Gerard Fiennes, General Manager of the Eastern Region of British Railways, described the search for a location to rationalise freight movement in the Sheffield area. A major problem was the lack of connections between the former Midland and former Great Central networks. Fiennes, Dick Temple, the Divisional Manager at Sheffield and Ralph Sadler, the Chief Civil Engineer spent

two days looking at the places where Midland and Great Central were close with the idea of a common marshalling yard... Eventually we landed up at Catcliffe with the Midland line at our back and before us, the Sheffield District Line leading to Brightside and junctions with the Midland and with the Great Central there. "From here," I said, "with a couple of new junctions we can get north, south, east and west. We can make the Midland and the G.C. one railway. But look at that bloody great mountain in the middle of the site". Ralph rolled his head and his one eye; he waved his hands; "Muck shifting is easy nowadays. I can take it away in a matter of months". We decided there and then.
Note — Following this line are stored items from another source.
Source: an optimization exercise on an open RTL-to-GDS flow (aim: small area, a short achievable clock period and few clock cycles per item). Production flows keep margins and buffers that such runs may drop. At most, simulation tests tie the RTL to the original design; equivalence was not proved.

## old
==> module enc1750_fmt, before the edit <==
module enc1750_fmt (
    input  wire [38:0] frac,    
    input  wire  [2:0] fsel,    
    input  wire        m39,     
    input  wire        m38,     
    input  wire  [7:0] xe0,     
    input  wire        xinc,    
    input  wire        xdec,    
    output wire [47:0] data
);
    wire c = (fsel[0] & frac[30]) | (fsel[1] & frac[16]) | (fsel[2] & frac[0]);
    wire [37:0] xs = frac[38:1];
    wire [7:0]  xa = xs[37:30];
    wire [13:0] xb = xs[29:16];
    wire [15:0] xc = xs[15:0];
    wire cc = c;
    wire cb = fsel[2] ? (c & (&xc)) : c;
    wire ca = fsel[0] ? c : cb & (&xb);
    wire [15:0] wc;
    wire [13:0] wb;
    wire [7:0]  wa;
    genvar i;
    generate
        for (i = 0; i < 16; i = i + 1) begin : g_c
            if (i == 0) assign wc[i] = xc[i] ^ cc;
            else        assign wc[i] = xc[i] ^ (cc & (&xc[i-1:0]));
        end
        for (i = 0; i < 14; i = i + 1) begin : g_b
            if (i == 0) assign wb[i] = xb[i] ^ cb;
            else        assign wb[i] = xb[i] ^ (cb & (&xb[i-1:0]));
        end
        for (i = 0; i < 8; i = i + 1) begin : g_a
            if (i == 0) assign wa[i] = xa[i] ^ ca;
            else        assign wa[i] = xa[i] ^ (ca & (&xa[i-1:0]));
        end
    endgenerate
    wire ina = fsel[0] | fsel[1] | fsel[2];
    wire inb = fsel[1] | fsel[2];
    wire inc = fsel[2];
    wire [7:0]  ma = wa & {8{ina}};
    wire [13:0] mb = wb & {14{inb}};
    wire [15:0] mc = wc & {16{inc}};
    wire [7:0] flip;
    generate
        for (i = 0; i < 8; i = i + 1) begin : g_e
            if (i == 0) assign flip[i] = xinc | xdec;
            else        assign flip[i] = (xinc & (&xe0[i-1:0])) | (xdec & ~(|xe0[i-1:0]));
        end
    endgenerate
    wire [7:0] xe = xe0 ^ flip;
    assign data = {m39, m38, ma, mb[13:8] | (xe[5:0] & {6{fsel[0]}}), mb[7:0],
                   xe & {8{~fsel[0]}}, mc};
endmodule
==> flow/config.mk <==
export PLATFORM = sky130hd
export DESIGN_NAME = fp_encode_1750a
export DESIGN_NICKNAME = fp_encode_1750a
export VERILOG_FILES = /design/flow/design.v
export SDC_FILE = /design/flow/constraint.sdc
export NUM_CORES = 4
export LEC_CHECK = 0
export ABC_AREA = 1
export CAP_MARGIN = 20
export CORE_MARGIN = 2
export CORE_UTILIZATION = 40
export CTS_BUF_LIST = sky130_fd_sc_hd__clkbuf_8
export SLEW_MARGIN = 20
==> flow/constraint.sdc <==
create_clock -name core_clock -period 10.0 [get_ports {clk}]
set_input_delay 2.0000 -clock core_clock [delete_from_list [all_inputs] [get_ports {clk}]]
set_output_delay 2.0000 -clock core_clock [all_outputs]
set_load 0.01 [all_outputs]
standard.sh (not shown) runs the stock make flow with config.mk's settings and CLKGATE_MAP_FILE= SYNTH_SCRIPT=/design/flow/synth_recipe.tcl, a recipe that flattens the netlist after the stock synthesis.
==> flow/flow/run.sh <==
#!/bin/bash
# The standard layout (standard.sh, the standard flow's own ORFS flow) with four changes:
# the port buffers are sky130_fd_sc_hd__buf_2 cells instead of the delay
# buffers buffer_ports picks by default (every port still gets a buffer),
# timing repair aims for a setup slack of 5.4 ns, clock tree synthesis adds
# no dummy loads, and the request data ports' buffers are made buf_1 after
# global placement (flow/ports.tcl).
set -euo pipefail
export BUFFER_PORTS_ARGS="-buffer_cell sky130_fd_sc_hd__buf_2"
export SETUP_SLACK_MARGIN=5.4
export CTS_ARGS="-sink_clustering_enable -repair_clock_nets -buf_list sky130_fd_sc_hd__clkbuf_8 -dont_use_dummy_load"
export POST_GLOBAL_PLACE_TCL="$PWD/flow/ports.tcl"
bash standard.sh > standard.log 2>&1
==> flow/flow/ports.tcl <==
# After global placement: the buffers of the request data ports (in_value,
# in_width) become sky130_fd_sc_hd__buf_1. Every port keeps its buffer; the
# handshake and reset ports keep buf_2. Timing repair may resize them again.
set block [ord::get_db_block]
set n 0
foreach bterm [$block getBTerms] {
  set name [$bterm getName]
  if {[$bterm getIoType] ne "INPUT"} { continue }
  if {![string match "in_value*" $name] && ![string match "in_width*" $name]} { continue }
  set net [$bterm getNet]
  foreach iterm [$net getITerms] {
    set inst [$iterm getInst]
    if {[[$inst getMaster] getName] eq "sky130_fd_sc_hd__buf_2"} {
      replace_cell [get_cells [$inst getName]] sky130_fd_sc_hd__buf_1
      incr n
    }
  }
}
puts "ports.tcl: $n input buffers resized to buf_1"
Testbench counts of old, summed over its fixed seeds: cycles 24,809, items 24,000.
The inputs of new differ from those of old as listed below.
diff --git a/flow/design.v b/flow/design.v
--- a/flow/design.v
+++ b/flow/design.v
@@ -14,26 +14,32 @@
     wire [13:0] xb = xs[29:16];
     wire [15:0] xc = xs[15:0];
     wire cc = c;
     wire cb = fsel[2] ? (c & (&xc)) : c;
     wire ca = fsel[0] ? c : cb & (&xb);
+    wire [15:0] pc; wire [13:0] pb; wire [7:0] pa;
+    assign pc[0] = cc; assign pb[0] = cb; assign pa[0] = ca;
+    genvar j;
+    generate for (j = 1; j < 16; j = j + 1) begin : g_pc assign pc[j] = pc[j-1] & xc[j-1]; end endgenerate
+    generate for (j = 1; j < 14; j = j + 1) begin : g_pb assign pb[j] = pb[j-1] & xb[j-1]; end endgenerate
+    generate for (j = 1; j < 8; j = j + 1) begin : g_pa assign pa[j] = pa[j-1] & xa[j-1]; end endgenerate
     wire [15:0] wc;
     wire [13:0] wb;
     wire [7:0]  wa;
     genvar i;
     generate
         for (i = 0; i < 16; i = i + 1) begin : g_c
             if (i == 0) assign wc[i] = xc[i] ^ cc;
-            else        assign wc[i] = xc[i] ^ (cc & (&xc[i-1:0]));
+            else        assign wc[i] = xc[i] ^ pc[i];
         end
         for (i = 0; i < 14; i = i + 1) begin : g_b
             if (i == 0) assign wb[i] = xb[i] ^ cb;
-            else        assign wb[i] = xb[i] ^ (cb & (&xb[i-1:0]));
+            else        assign wb[i] = xb[i] ^ pb[i];
         end
         for (i = 0; i < 8; i = i + 1) begin : g_a
             if (i == 0) assign wa[i] = xa[i] ^ ca;
-            else        assign wa[i] = xa[i] ^ (ca & (&xa[i-1:0]));
+            else        assign wa[i] = xa[i] ^ pa[i];
         end
     endgenerate
     wire ina = fsel[0] | fsel[1] | fsel[2];
     wire inb = fsel[1] | fsel[2];
     wire inc = fsel[2];
==> summary.txt <==
new finished end to end and its layout was clean on timing, DRC and antenna. Measured against each other, old and new differ in wire length, the lower figure coming from new. Taking old as the reference, in new via count of the first global-routing pass went down by 1.1%, number of well taps went down about 2.2%, combined area of the multi-input logic cells now sits higher, sequential cell count was more or less identical, routed length on met3 up about 22%. Cmp old and new / layout net count / higher: old. Taking old as the reference, in new initial cell density of the core now larger, maximum clock rate now smaller, post-synthesis cell area now smaller, share of the synthesized netlist area taken by xor and xnor gates now larger. The share of the cycle needed by the critical path after routing of new is higher than that of old. On clock skew, old tracks new almost exactly. Worst hold-check slack up 4.7 ps in new wrt old.
No functional check of the RTL was part of new.

[what the ideal ports hide]
No port has a modelled driver above. Below, the same layouts with a new extraction and two added sets of constraints. Step 1 sets driving cells, clkbuf_16 on the clock port and buf_2 on the other inputs (assumed; they add their load-dependent delay and slew). Step 2 adds t to the input delays and takes it off the output delays; t is the mean of the earliest and latest rising clock arrival at the registers after step 1. Input paths then give back, and output paths get back, about the clock's delay inside the block. Three values: no drivers, after step 1, after step 2; two values: the first two.
| run | t, ns | setup slack, ns | worst setup path after step 2 | worst register clock-pin slew, ns | worst slew at a driven data input, ns |
|---|---|---|---|---|---|
| old | 0.387 | 5.573 / 5.555 / 5.555 | input to output | 0.08 / 0.08 | 0.06 |
| new | 0.394 | 4.381 / 4.346 / 4.740 | register to output | 0.08 / 0.08 | 0.06 |
After both steps every run listed still meets setup and hold. For old, which loses most, drivers alone change the setup slack by -0.018 ns; drivers and shift together by -0.018 ns.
In 1961 a scheme was initiated to modernise the handling of freight around Sheffield. A major part was to provide a large marshalling yard at Tinsley, on the former Sheffield District Railway. Although the topography was unfavourable, the availability of land and the potential connections to other routes made the location an obvious choice. Legal powers were obtained in an act of Parliament in 1960 and earth moving was started in August 1961. A new west to north curve was constructed on to the North Midland route at Treeton and the existing west to south connection was realigned. At the west end two new spurs were built connecting the former South Yorkshire Railway Sheffield - Rotherham line. A new connection was made at Aldwarke, where the former Midland and South Yorkshire lines ran close together. The marshalling yard had 78 sorting sidings and 25 was designed to handle 275 freight trains every 24 hours. Computer control of retarders was installed. Access to the yard from Woodburn and Darnall junctions was electrified, at the 1,500 v d.c. system then in use on the former Great Central route. The yard was formally opened on 29 October 1965.

At the time Tinsley yard was commissioned, it was already beginning to become clear that wagonload freight on British Railways had an uncertain future. A series of reviews, in many cases prompted by demands for heavy investment in wagons and infrastructure, indicated a bleak future and weak support.

This was emphasised by the reduction in the number of freight vehicles on the system, from 862,640 in 1962 to 137,589 in 1979, when most of the latter were in trainload use.

In 1977 the Speedlink service was introduced; this included fast-running air-braked freight services; although some remarshalling was involved, the transits were primarily point-to-point, requiring no traditional sorting whatever. The Speedlink system was itself withdrawn in 1991.

Tinsley yard was consequently run down; through traffic on the Sheffield District Line had dwindled to nothing, and the access to it was heavily reduced at the western end in 1992, and was severed at the eastern end in 1993.

The line is now only used sporadically between Tinsley South Junction and Tinsley Yard.